Quasi tutte le leggi regionali sull’azzardo prevedono un obbligo formativo per chi gestisce i punti gioco, compresi bar e tabaccai che ospitano macchine con vincita in denaro. L’obiettivo dichiarato è di spiegare loro come ridurre i rischi di dipendenza.

Ecco perché la competenza di queste norme ricade, di solito, sugli assessorati che si occupano di problematiche come Salute, Politiche sociali e simili. Di conseguenza, quello che i gestori di una sala giochi dovranno imparare in aula riguarda proprio l’aspetto patologico: come riconoscere un giocatore a rischio e come relazionarsi con lui per aiutarlo; magari, suggerendogli strutture e professionisti adeguati a cui rivolgersi.
In fondo, è un po’ quello che un barista fa quando si trova davanti qualcuno che beve un po’ troppo.

Domenico Faggiani

“Però, a differenza del barista, che può rifiutare una grappa al cliente già brillo, un gestore di sala giochi non può rifiutare di far giocare chi manifesta segnali preoccupanti” dice Domenico Faggiani, componente dell’Osservatorio sul gioco della Regione Lazio, in corso di rinnovo, e referente per il gioco di Legautonomie.

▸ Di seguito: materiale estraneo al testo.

$ cat src/hdl/acsc_pkg.sv
// constants and carrier types of the conversion sequence controller
package acsc_pkg;
   // ------------------------------------------------------------
   // register offsets
   // ------------------------------------------------------------
   localparam logic [7:0] CONTROL_OFFSET = 8'h36;
   localparam logic [7:0] ENABLE_OFFSET = 8'h37;
   localparam logic [7:0] RANGE_OFFSET = 8'h38;
   localparam logic [7:0] RESULT_BASE = 8'h23;
   localparam logic [7:0] RESULT_LAST = 8'h2a;

   // ------------------------------------------------------------
   // field positions
   // ------------------------------------------------------------
   localparam int MODE_BIT = 13;
   localparam int TRIG_BIT = 12;
   localparam int RATE_LSB = 8;
   localparam int READY_BIT = 7;
   localparam int RANGE_MSB = 15;

   // ------------------------------------------------------------
   // reset values and write masks
   // ------------------------------------------------------------
   localparam logic [15:0] CONTROL_RESET = 16'h2000;
   localparam logic [15:0] ENABLE_RESET = 16'h0000;
   localparam logic [15:0] RANGE_RESET = 16'hff00;
   localparam logic [15:0] ENABLE_MASK = 16'h6de0;
   localparam logic [15:0] RANGE_MASK = 16'hff00;

   // ------------------------------------------------------------
   // timing
   // ------------------------------------------------------------
   localparam int CLK_PERIOD_NS = 100;
   localparam int SAMPLE_PERIOD_NS = 2000;
   localparam int SAMPLE_CYCLES = SAMPLE_PERIOD_NS / CLK_PERIOD_NS;
   localparam logic [7:0] SAMPLE_CYCLES_W = 8'(SAMPLE_CYCLES);

   // ------------------------------------------------------------
   // widths and carriers
   // ------------------------------------------------------------
   localparam int CHANNELS = 8;
   localparam int SAMPLE_W = 10;

   typedef struct packed {
      logic wr;
      logic rd;
      logic [7:0] addr;
      logic [15:0] wdata;
   } acsc_req_t;

   typedef struct packed {
      logic en;
      logic [2:0] addr;
      logic [SAMPLE_W-1:0] data;
   } acsc_wr_t;

   typedef enum logic [1:0] {
      SEQ_IDLE = 2'b01,
      SEQ_RUN = 2'b10
   } acsc_state_t;
endpackage : acsc_pkg
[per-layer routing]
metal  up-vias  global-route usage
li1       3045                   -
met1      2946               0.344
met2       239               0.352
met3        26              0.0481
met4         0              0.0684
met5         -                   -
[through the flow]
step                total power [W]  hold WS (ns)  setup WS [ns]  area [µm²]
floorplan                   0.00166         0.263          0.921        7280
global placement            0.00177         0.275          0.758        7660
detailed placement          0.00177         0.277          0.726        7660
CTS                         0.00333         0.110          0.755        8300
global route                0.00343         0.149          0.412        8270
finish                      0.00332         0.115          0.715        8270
<file path="src/inc/scan_port_consts.svh">
// offsets, field positions, reset values and timing counts of the host port
`ifndef SCAN_PORT_CONSTS_SVH
`define SCAN_PORT_CONSTS_SVH
`define REG_PIXEL 8'h00
`define REG_STATUS 8'h02
`define REG_TSEL 8'h03
`define REG_TPTR_LO 8'h04
`define REG_TPTR_HI 8'h05
`define REG_TPORT 8'h06
`define REG_CMD 8'h07
`define REG_CFG 8'h42
`define REG_FEED 8'h10
`define REG_HOLD 8'h11
`define REG_VSTART 8'h12
`define REG_VEND 8'h13
`define REG_FMT 8'h14
`define CMD_SCAN_BIT 3
`define CFG_NIBBLE_BIT 0
`define TSEL_OG_BIT 0
`define TPTR_RD_BIT 7
`define FMT_COLOR3_BIT 2
`define FMT_PS1_BIT 4
`define FMT_PS2_BIT 5
`define NIB_IDLE 4'h9
`define VEND_RST 8'hFF
`define LB_DEPTH 64
`define LB_AW 6
`define LB_HALT_LVL 7'h3F
`define CLK_NS 50
`define STEP_NS 40000
`define STEP_CYC ((`STEP_NS + `CLK_NS - 1) / `CLK_NS)
`define HOLD_UNIT_NS 1000000
`endif

</file>
<file path="src/inc/scan_port_pkg.sv">
// types shared by the host read port and its helpers
package scan_port_pkg;
  typedef enum logic [4:0] {
    H_IDLE = 5'b00001,
    H_WHOLD = 5'b00010,
    H_RDRIVE = 5'b00100,
    H_RBUSY = 5'b01000,
    H_REND = 5'b10000
  } host_st_t;
  typedef enum logic [3:0] {
    S_IDLE = 4'b0001,
    S_FEED = 4'b0010,
    S_ACQ = 4'b0100,
    S_HALT = 4'b1000
  } scan_st_t;
  // host pins after the synchroniser
  typedef struct packed {
    logic ifsel;
    logic [1:0] ps;
    logic init_n;
    logic selin_n;
    logic autofeed_n;
    logic strobe_n;
    logic [7:0] data;
  } pins_t;
  // status lines back to the host
  typedef struct packed {
    logic busy;
    logic ack;
    logic pe;
    logic select;
    logic error;
  } stat_pins_t;
endpackage

</file>
<file path="src/hw/pin_sync3.sv">
// three-flop synchroniser with agreement filter for host pins
`timescale 1ns/10ps
module pin_sync3 #(
  parameter int W = 15
) (
  // clock and reset
  input wire logic clk,
  input wire logic rstn,
  // pins and filtered copy
  input wire logic [W-1:0] d,
  output logic [W-1:0] q
);
  typedef struct packed {
    logic [W-1:0] s1;
    logic [W-1:0] s2;
    logic [W-1:0] s3;
    logic [W-1:0] q;
  } sync_st_t;
  sync_st_t r_r, r_nxt;

  // ----------------------------------------
  // a bit changes only once stages two and three agree
  // ----------------------------------------
  always_comb begin
    r_nxt = r_r;
    r_nxt.s1 = d;
    r_nxt.s2 = r_r.s1;
    r_nxt.s3 = r_r.s2;
    for (int i = 0; i < W; i++) begin
      if (r_r.s2[i] == r_r.s3[i]) begin
        r_nxt.q[i] = r_r.s3[i];
      end
    end
  end

  always_ff @(posedge clk or negedge rstn) begin
    if (!rstn) begin
      r_r <= '1;
    end else begin
      r_r <= r_nxt;
    end
  end

  assign q = r_r.q;
endmodule

</file>
<file path="src/hw/pixel_packer.sv">
// windows sensor samples and packs low-depth pixels into bytes
`timescale 1ns/10ps
module pixel_packer (
  // clock and reset
  input wire logic clk,
  input wire logic rstn,
  // sensor stream
  input wire logic pix_valid,
  input wire logic [7:0] pix,
  input wire logic line_end,
  // format
  input wire logic [1:0] depth,
  input wire logic color3,
  input wire logic [7:0] vstart,
  input wire logic [7:0] vend,
  // packed bytes
  output logic byte_valid,
  output logic [7:0] byte_data
);
  typedef struct packed {
    logic [7:0] idx;
    logic [1:0] sub;
    logic [7:0] acc;
    logic [3:0] nbits;
    logic bv;
    logic [7:0] bd;
  } pack_st_t;
  pack_st_t r_r, r_nxt;
  logic [3:0] bits;

  // depth code 0..3 means 8, 4, 2, 1 bits per pixel
  always_comb begin
    bits = 4'h8 >> depth;
    r_nxt = r_r;
    r_nxt.bv = 1'b0;
    if (line_end) begin
      // flush a part byte, pixels left-aligned
      if (r_r.nbits != 4'h0) begin
        r_nxt.bv = 1'b1;
        r_nxt.bd = r_r.acc << (4'h8 - r_r.nbits);
      end
      r_nxt.idx = 8'h00;
      r_nxt.sub = 2'h0;
      r_nxt.nbits = 4'h0;
      r_nxt.acc = 8'h00;
    end else if (pix_valid) begin
      if (r_r.idx >= vstart && r_r.idx <= vend) begin
        if (depth == 2'h0) begin
          r_nxt.bv = 1'b1;
          r_nxt.bd = pix;
        end else begin
          r_nxt.acc = (r_r.acc << bits) | (pix >> (4'h8 - bits));
          r_nxt.nbits = r_r.nbits + bits;
          if (r_r.nbits + bits == 4'h8) begin
            r_nxt.bv = 1'b1;
            r_nxt.bd = (r_r.acc << bits) | (pix >> (4'h8 - bits));
            r_nxt.nbits = 4'h0;
          end
        end
      end
      // interleaved colour shares one pixel index
      if (color3 && r_r.sub != 2'h2) begin
        r_nxt.sub = r_r.sub + 2'h1;
      end else begin
        r_nxt.sub = 2'h0;
        r_nxt.idx = r_r.idx + 8'h01;
      end
    end
  end

  always_ff @(posedge clk or negedge rstn) begin
    if (!rstn) begin
      r_r <= '0;
    end else begin
      r_r <= r_nxt;
    end
  end

  assign byte_valid = r_r.bv;
  assign byte_data = r_r.bd;
endmodule

</file>
<file path="src/hw/scanner_host_read_port.sv">
// host data port of the scanner: parallel and micro bus access, table port, scan data path
`timescale 1ns/10ps
`include "scan_port_consts.svh"
module scanner_host_read_port #(
  parameter int HOLD_UNIT_CYC = `HOLD_UNIT_NS / `CLK_NS
) (
  // clock and reset
  input wire logic clk,
  input wire logic rstn,
  // host data pins
  input wire logic [7:0] d_in,
  output logic [7:0] d_out,
  output logic d_oe,
  // host control pins
  input wire logic strobe_n,
  input wire logic autofeed_n,
  input wire logic selin_n,
  input wire logic init_n,
  output scan_port_pkg::stat_pins_t stat,
  // strap and paper sensors
  input wire logic interface_select_pin,
  input wire logic [1:0] paper_sensor,
  // table memory
  output logic [16:0] tbl_addr,
  output logic tbl_og,
  output logic tbl_we,
  output logic [15:0] tbl_wdata,
  input wire logic [15:0] tbl_rdata,
  // sensor stream
  output logic acq_en,
  input wire logic pix_valid,
  input wire logic [7:0] pix,
  input wire logic line_end,
  input wire logic pause_req,
  // motor
  output logic motor_step,
  output logic motor_on
);
  typedef struct packed {
    scan_port_pkg::host_st_t hst;
    scan_port_pkg::scan_st_t sst;
    logic busy;
    logic oe;
    logic [3:0] nib;
    logic [7:0] dout;
    logic [7:0] addr;
    logic [7:0] tsel;
    logic [7:0] cmd;
    logic [7:0] cfg;
    logic [7:0] feed;
    logic [7:0] hold;
    logic [7:0] vstart;
    logic [7:0] vend;
    logic [7:0] fmt;
    logic [14:0] tptr;
    logic trd;
    logic half;
    logic tinc;
    logic [7:0] wlo;
    logic [15:0] pre;
    logic twe;
    logic [15:0] twd;
    logic [3:0] prev;
    logic [1:0] ps_prev;
    logic [`LB_DEPTH-1:0][7:0] mem;
    logic [`LB_AW-1:0] wp;
    logic [`LB_AW-1:0] rp;
    logic [`LB_AW:0] cnt;
    logic [7:0] steps;
    logic [9:0] tmr;
    logic step;
    logic mon;
    logic [15:0] ucnt;
    logic [7:0] hcnt;
    logic lpause;
    logic le_d;
  } port_st_t;

  localparam port_st_t ST_RST = '{
    hst: scan_port_pkg::H_IDLE,
    sst: scan_port_pkg::S_IDLE,
    nib: `NIB_IDLE,
    // pins idle high, so no false edge after reset
    prev: 4'hF,
    vend: `VEND_RST,
    default: '0
  };

  port_st_t r_r, r_nxt;
  scan_port_pkg::pins_t p;
  logic pk_v;
  logic [7:0] pk_d;
  logic up_mode, cs, ev_addr, ev_wr, ev_rd, push, pop, og, scanning;
  logic [7:0] pbyte, rbyte;

  // ----------------------------------------
  // input synchronisers
  // ----------------------------------------
  // every host pin passes three synchroniser flops and the filter flop
  pin_sync3 #(
    .W($bits(scan_port_pkg::pins_t))
  ) u_sync (
    .clk(clk),
    .rstn(rstn),
    .d({interface_select_pin, paper_sensor, init_n, selin_n, autofeed_n, strobe_n, d_in}),
    .q(p)
  );

  pixel_packer u_pack (
    .clk(clk),
    .rstn(rstn),
    .pix_valid(pix_valid),
    .pix(pix),
    .line_end(line_end),
    .depth(r_r.fmt[1:0]),
    .color3(r_r.fmt[`FMT_COLOR3_BIT]),
    .vstart(r_r.vstart),
    .vend(r_r.vend),
    .byte_valid(pk_v),
    .byte_data(pk_d)
  );

  // status register image, also used as the per-line trailer
  function automatic logic [7:0] stat_byte(input port_st_t s, input logic pause);
    stat_byte = {2'b00, p.ps, pause, (s.cnt == '0), (s.cnt == `LB_DEPTH),
                 (s.sst != scan_port_pkg::S_IDLE)};
  endfunction

  // ----------------------------------------
  // host protocol, registers, buffer and scan control
  // ----------------------------------------
  always_comb begin
    r_nxt = r_r;
    r_nxt.twe = 1'b0;
    r_nxt.step = 1'b0;
    r_nxt.tinc = 1'b0;
    // a write pulse keeps its address; the pointer moves a cycle later
    if (r_r.tinc) begin
      r_nxt.tptr = r_r.tptr + 15'h0001;
    end
    ev_addr = 1'b0;
    ev_wr = 1'b0;
    ev_rd = 1'b0;
    push = 1'b0;
    pop = 1'b0;
    pbyte = 8'h00;
    og = r_r.tsel[`TSEL_OG_BIT];
    scanning = (r_r.sst != scan_port_pkg::S_IDLE);
    up_mode = p.ifsel;
    cs = !p.init_n;
    r_nxt.prev = {p.init_n, p.selin_n, p.autofeed_n, p.strobe_n};
    if (up_mode) begin
      // select-in latches address, strobe writes, autofeed reads
      if (cs && r_r.prev[2] && !p.selin_n) begin
        ev_addr = 1'b1;
      end
      if (cs && !r_r.prev[0] && p.strobe_n) begin
        ev_wr = 1'b1;
      end
      if (cs && r_r.prev[1] && !p.autofeed_n) begin
        ev_rd = 1'b1;
      end
      r_nxt.oe = cs && !p.autofeed_n;
      r_nxt.busy = 1'b0;
      r_nxt.hst = scan_port_pkg::H_IDLE;
    end else begin
      case (r_r.hst)
        scan_port_pkg::H_IDLE: begin
          // address phase of reads and writes alike
          if (!p.strobe_n && !p.selin_n) begin
            ev_addr = 1'b1;
            r_nxt.busy = 1'b1;
            r_nxt.hst = scan_port_pkg::H_WHOLD;
          end else if (!p.strobe_n && !p.autofeed_n) begin
            ev_wr = 1'b1;
            r_nxt.busy = 1'b1;
            r_nxt.hst = scan_port_pkg::H_WHOLD;
          end else if (p.strobe_n && !p.autofeed_n) begin
            ev_rd = 1'b1;
            r_nxt.hst = scan_port_pkg::H_RDRIVE;
          end
        end
        scan_port_pkg::H_WHOLD: begin
          // busy drops once both latch strobes are released
          if (p.selin_n && p.autofeed_n) begin
            r_nxt.busy = 1'b0;
            r_nxt.hst = scan_port_pkg::H_IDLE;
          end
        end
        scan_port_pkg::H_RDRIVE: begin
          // data stood a cycle before busy rises
          r_nxt.busy = 1'b1;
          r_nxt.hst = scan_port_pkg::H_RBUSY;
        end
        scan_port_pkg::H_RBUSY: begin
          if (p.autofeed_n) begin
            // second nibble first, busy low next
            if (r_r.cfg[`CFG_NIBBLE_BIT]) begin
              r_nxt.nib = r_r.dout[7:4];
            end else begin
              // float the bus before busy falls
              r_nxt.oe = 1'b0;
            end
            r_nxt.hst = scan_port_pkg::H_REND;
          end
        end
        scan_port_pkg::H_REND: begin
          r_nxt.busy = 1'b0;
          r_nxt.hst = scan_port_pkg::H_IDLE;
        end
        default: begin
          r_nxt.hst = scan_port_pkg::H_IDLE;
        end
      endcase
    end

    // address latch; a table address latch primes the prefetch
    if (ev_addr) begin
      r_nxt.addr = p.data;
      if (p.data == `REG_TPORT) begin
        r_nxt.pre = tbl_rdata;
      end
    end

    // data phases use the last latched address
    if (ev_rd) begin
      case (r_r.addr)
        `REG_PIXEL: begin
          pbyte = r_r.mem[r_r.rp];
          pop = (r_r.cnt != '0);
        end
        `REG_STATUS: pbyte = stat_byte(r_r, r_r.sst == scan_port_pkg::S_HALT);
        `REG_TSEL: pbyte = r_r.tsel;
        `REG_TPTR_LO: pbyte = r_r.tptr[7:0];
        `REG_TPTR_HI: pbyte = {r_r.trd, r_r.tptr[14:8]};
        // table port reads follow their own sequencing
        `REG_TPORT: begin
          if (og) begin
            pbyte = r_r.half ? r_r.pre[15:8] : r_r.pre[7:0];
          end else begin
            pbyte = tbl_rdata[7:0];
          end
        end
        `REG_CMD: pbyte = r_r.cmd;
        `REG_CFG: pbyte = r_r.cfg;
        `REG_FEED: pbyte = r_r.feed;
        `REG_HOLD: pbyte = r_r.hold;
        `REG_VSTART: pbyte = r_r.vstart;
        `REG_VEND: pbyte = r_r.vend;
        `REG_FMT: pbyte = r_r.fmt;
        default: pbyte = 8'h00;
      endcase
      r_nxt.dout = pbyte;
      if (!up_mode && r_r.cfg[`CFG_NIBBLE_BIT]) begin
        // first nibble on the status lines
        r_nxt.nib = pbyte[3:0];
      end else if (!up_mode) begin
        r_nxt.oe = 1'b1;
      end
    end

    if (ev_wr) begin
      case (r_r.addr)
        `REG_TSEL: r_nxt.tsel = p.data;
        `REG_TPTR_LO: r_nxt.tptr[7:0] = p.data;
        `REG_TPTR_HI: begin
          r_nxt.tptr[14:8] = p.data[6:0];
          r_nxt.trd = p.data[`TPTR_RD_BIT];
        end
        `REG_TPORT: begin
          if (!r_r.trd && (!og || r_r.half)) begin
            r_nxt.twe = 1'b1;
            r_nxt.twd = og ? {p.data, r_r.wlo} : {8'h00, p.data};
          end
          r_nxt.wlo = p.data;
        end
        `REG_CMD: r_nxt.cmd = p.data;
        `REG_CFG: r_nxt.cfg = p.data;
        `REG_FEED: r_nxt.feed = p.data;
        `REG_HOLD: r_nxt.hold = p.data;
        `REG_VSTART: r_nxt.vstart = p.data;
        `REG_VEND: r_nxt.vend = p.data;
        `REG_FMT: r_nxt.fmt = p.data;
        default: begin
        end
      endcase
    end

    // pointer steps per byte for gamma, per word for offset/gain
    if ((ev_wr || ev_rd) && r_r.addr == `REG_TPORT) begin
      if (og) begin
        r_nxt.half = !r_r.half;
      end
      if (!og || r_r.half) begin
        r_nxt.tinc = 1'b1;
      end
    end
    if (ev_wr && (r_r.addr == `REG_TPTR_LO || r_r.addr == `REG_TPTR_HI
        || r_r.addr == `REG_TSEL)) begin
      r_nxt.half = 1'b0;
    end

    // ----------------------------------------
    // line buffer
    // ----------------------------------------
    // trailer byte the cycle after the line ends
    r_nxt.le_d = line_end && scanning;
    if (pause_req || r_r.sst == scan_port_pkg::S_HALT) begin
      r_nxt.lpause = 1'b1;
    end
    // bytes stored strictly in arrival order
    if (r_r.le_d && !(pk_v && scanning)) begin
      push = 1'b1;
      r_nxt.mem[r_r.wp] = stat_byte(r_r, r_r.lpause);
      r_nxt.lpause = pause_req;
    end else if (pk_v && scanning) begin
      push = 1'b1;
      r_nxt.mem[r_r.wp] = pk_d;
      // a flushed part byte goes first, the trailer waits a cycle
      r_nxt.le_d = r_nxt.le_d || r_r.le_d;
    end
    if (push && r_r.cnt == `LB_DEPTH) begin
      push = 1'b0;
    end
    if (push) begin
      r_nxt.wp = r_r.wp + 1'b1;
    end
    if (pop) begin
      r_nxt.rp = r_r.rp + 1'b1;
    end
    r_nxt.cnt = r_r.cnt + {{`LB_AW{1'b0}}, push} - {{`LB_AW{1'b0}}, pop};

    // ----------------------------------------
    // scan control
    // ----------------------------------------
    r_nxt.ps_prev = p.ps;
    if (ev_wr && r_r.addr == `REG_CMD) begin
      if (p.data[`CMD_SCAN_BIT] && !r_r.cmd[`CMD_SCAN_BIT]) begin
        // buffer cleared only on scan start
        r_nxt.wp = '0;
        r_nxt.rp = '0;
        r_nxt.cnt = '0;
        r_nxt.lpause = 1'b0;
        r_nxt.sst = scan_port_pkg::S_FEED;
        r_nxt.steps = r_r.feed;
        r_nxt.tmr = '0;
        r_nxt.mon = 1'b1;
      end else if (!p.data[`CMD_SCAN_BIT]) begin
        // a command with the scan bit clear ends the scan
        r_nxt.sst = scan_port_pkg::S_IDLE;
      end
    end else begin
      case (r_r.sst)
        scan_port_pkg::S_FEED: begin
          if (r_r.steps == 8'h00) begin
            r_nxt.sst = scan_port_pkg::S_ACQ;
          end else if (r_r.tmr == 10'(`STEP_CYC - 1)) begin
            r_nxt.tmr = '0;
            r_nxt.step = 1'b1;
            r_nxt.steps = r_r.steps - 8'h01;
          end else begin
            r_nxt.tmr = r_r.tmr + 10'h001;
          end
        end
        scan_port_pkg::S_ACQ: begin
          // stop acquiring near full, room kept for a trailer
          if (r_r.cnt >= `LB_HALT_LVL) begin
            r_nxt.sst = scan_port_pkg::S_HALT;
            r_nxt.ucnt = '0;
            r_nxt.hcnt = '0;
          end
        end
        scan_port_pkg::S_HALT: begin
          // motor off after the hold time, resume once drained
          if (r_r.cnt == '0) begin
            r_nxt.sst = scan_port_pkg::S_ACQ;
            r_nxt.mon = 1'b1;
          end else if (r_r.hcnt >= r_r.hold) begin
            r_nxt.mon = 1'b0;
          end else if (r_r.ucnt == 16'(HOLD_UNIT_CYC - 1)) begin
            r_nxt.ucnt = '0;
            r_nxt.hcnt = r_r.hcnt + 8'h01;
          end else begin
            r_nxt.ucnt = r_r.ucnt + 16'h0001;
          end
        end
        default: begin
        end
      endcase
      // enabled paper sensor change stops the scan
      if (scanning && ((r_r.fmt[`FMT_PS1_BIT] && p.ps[0] != r_r.ps_prev[0])
          || (r_r.fmt[`FMT_PS2_BIT] && p.ps[1] != r_r.ps_prev[1]))) begin
        r_nxt.sst = scan_port_pkg::S_IDLE;
        r_nxt.cmd[`CMD_SCAN_BIT] = 1'b0;
      end
    end
    if (r_nxt.sst == scan_port_pkg::S_IDLE) begin
      r_nxt.mon = 1'b0;
    end
  end

  always_ff @(posedge clk or negedge rstn) begin
    if (!rstn) begin
      r_r <= ST_RST;
    end else begin
      r_r <= r_nxt;
    end
  end

  // ----------------------------------------
  // outputs
  // ----------------------------------------
  assign d_out = r_r.dout;
  assign d_oe = r_r.oe;
  assign stat = '{busy: r_r.busy, ack: r_r.nib[3], pe: r_r.nib[2],
                  select: r_r.nib[1], error: r_r.nib[0]};
  assign tbl_addr = {r_r.tsel[2:1], r_r.tptr};
  assign tbl_og = r_r.tsel[`TSEL_OG_BIT];
  assign tbl_we = r_r.twe;
  assign tbl_wdata = r_r.twd;
  assign acq_en = (r_r.sst == scan_port_pkg::S_ACQ);
  assign motor_step = r_r.step;
  assign motor_on = r_r.mon;
endmodule

</file>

“Io ho fatto molta formazione, tra l’altro, alle Polizie Locali, dove i contenuti riguardano soprattutto la normativa. Ma se lo scopo delle Regioni è di spiegare a chi gestisce attività di gioco come individuare e aiutare i giocatori a rischio, manca il passaggio finale: come impedirgli di continuare a giocare. Certo, il gestore può mettere in atto delle pratiche dissuasive. Ma una persona con dipendenza, o anche solo a rischio, ha dei comportamenti che solamente un professionista sanitario può riuscire a gestire. E non sarebbe nemmeno semplice per lui segnalare il giocatore a strutture qualificate: rischierebbe di subire delle ritorsioni e, magari, di perdere gli altri clienti; quelli che invece giocano senza problemi”.

Di fatto, comunque, la Lombardia è stata la prima, già 10 anni fa, ed è oggi tra le poche ad avere implementato la norma e, quindi, a imporre un corso di formazione, che

Immagine dal sito https://dgaonline.regione.lazio.it/dgaonline/esercente/

prevede anche un aggiornamento ogni tre anni. La Regione Lazio, invece, ha stanziato una cifra di 100mila euro per finanziare questa formazione. Il che vuol dire che, i gestori di sale giochi lombardi devono pagarsi questa formazione, sia pure a prezzi imposti dalla Regione (non oltre 50 euro); per chi lavora nel Lazio, invece, la formazione sarà del tutto gratuita. Quando partirà, ovviamente. Perché attualmente quest’obbligo è solo sulla carta.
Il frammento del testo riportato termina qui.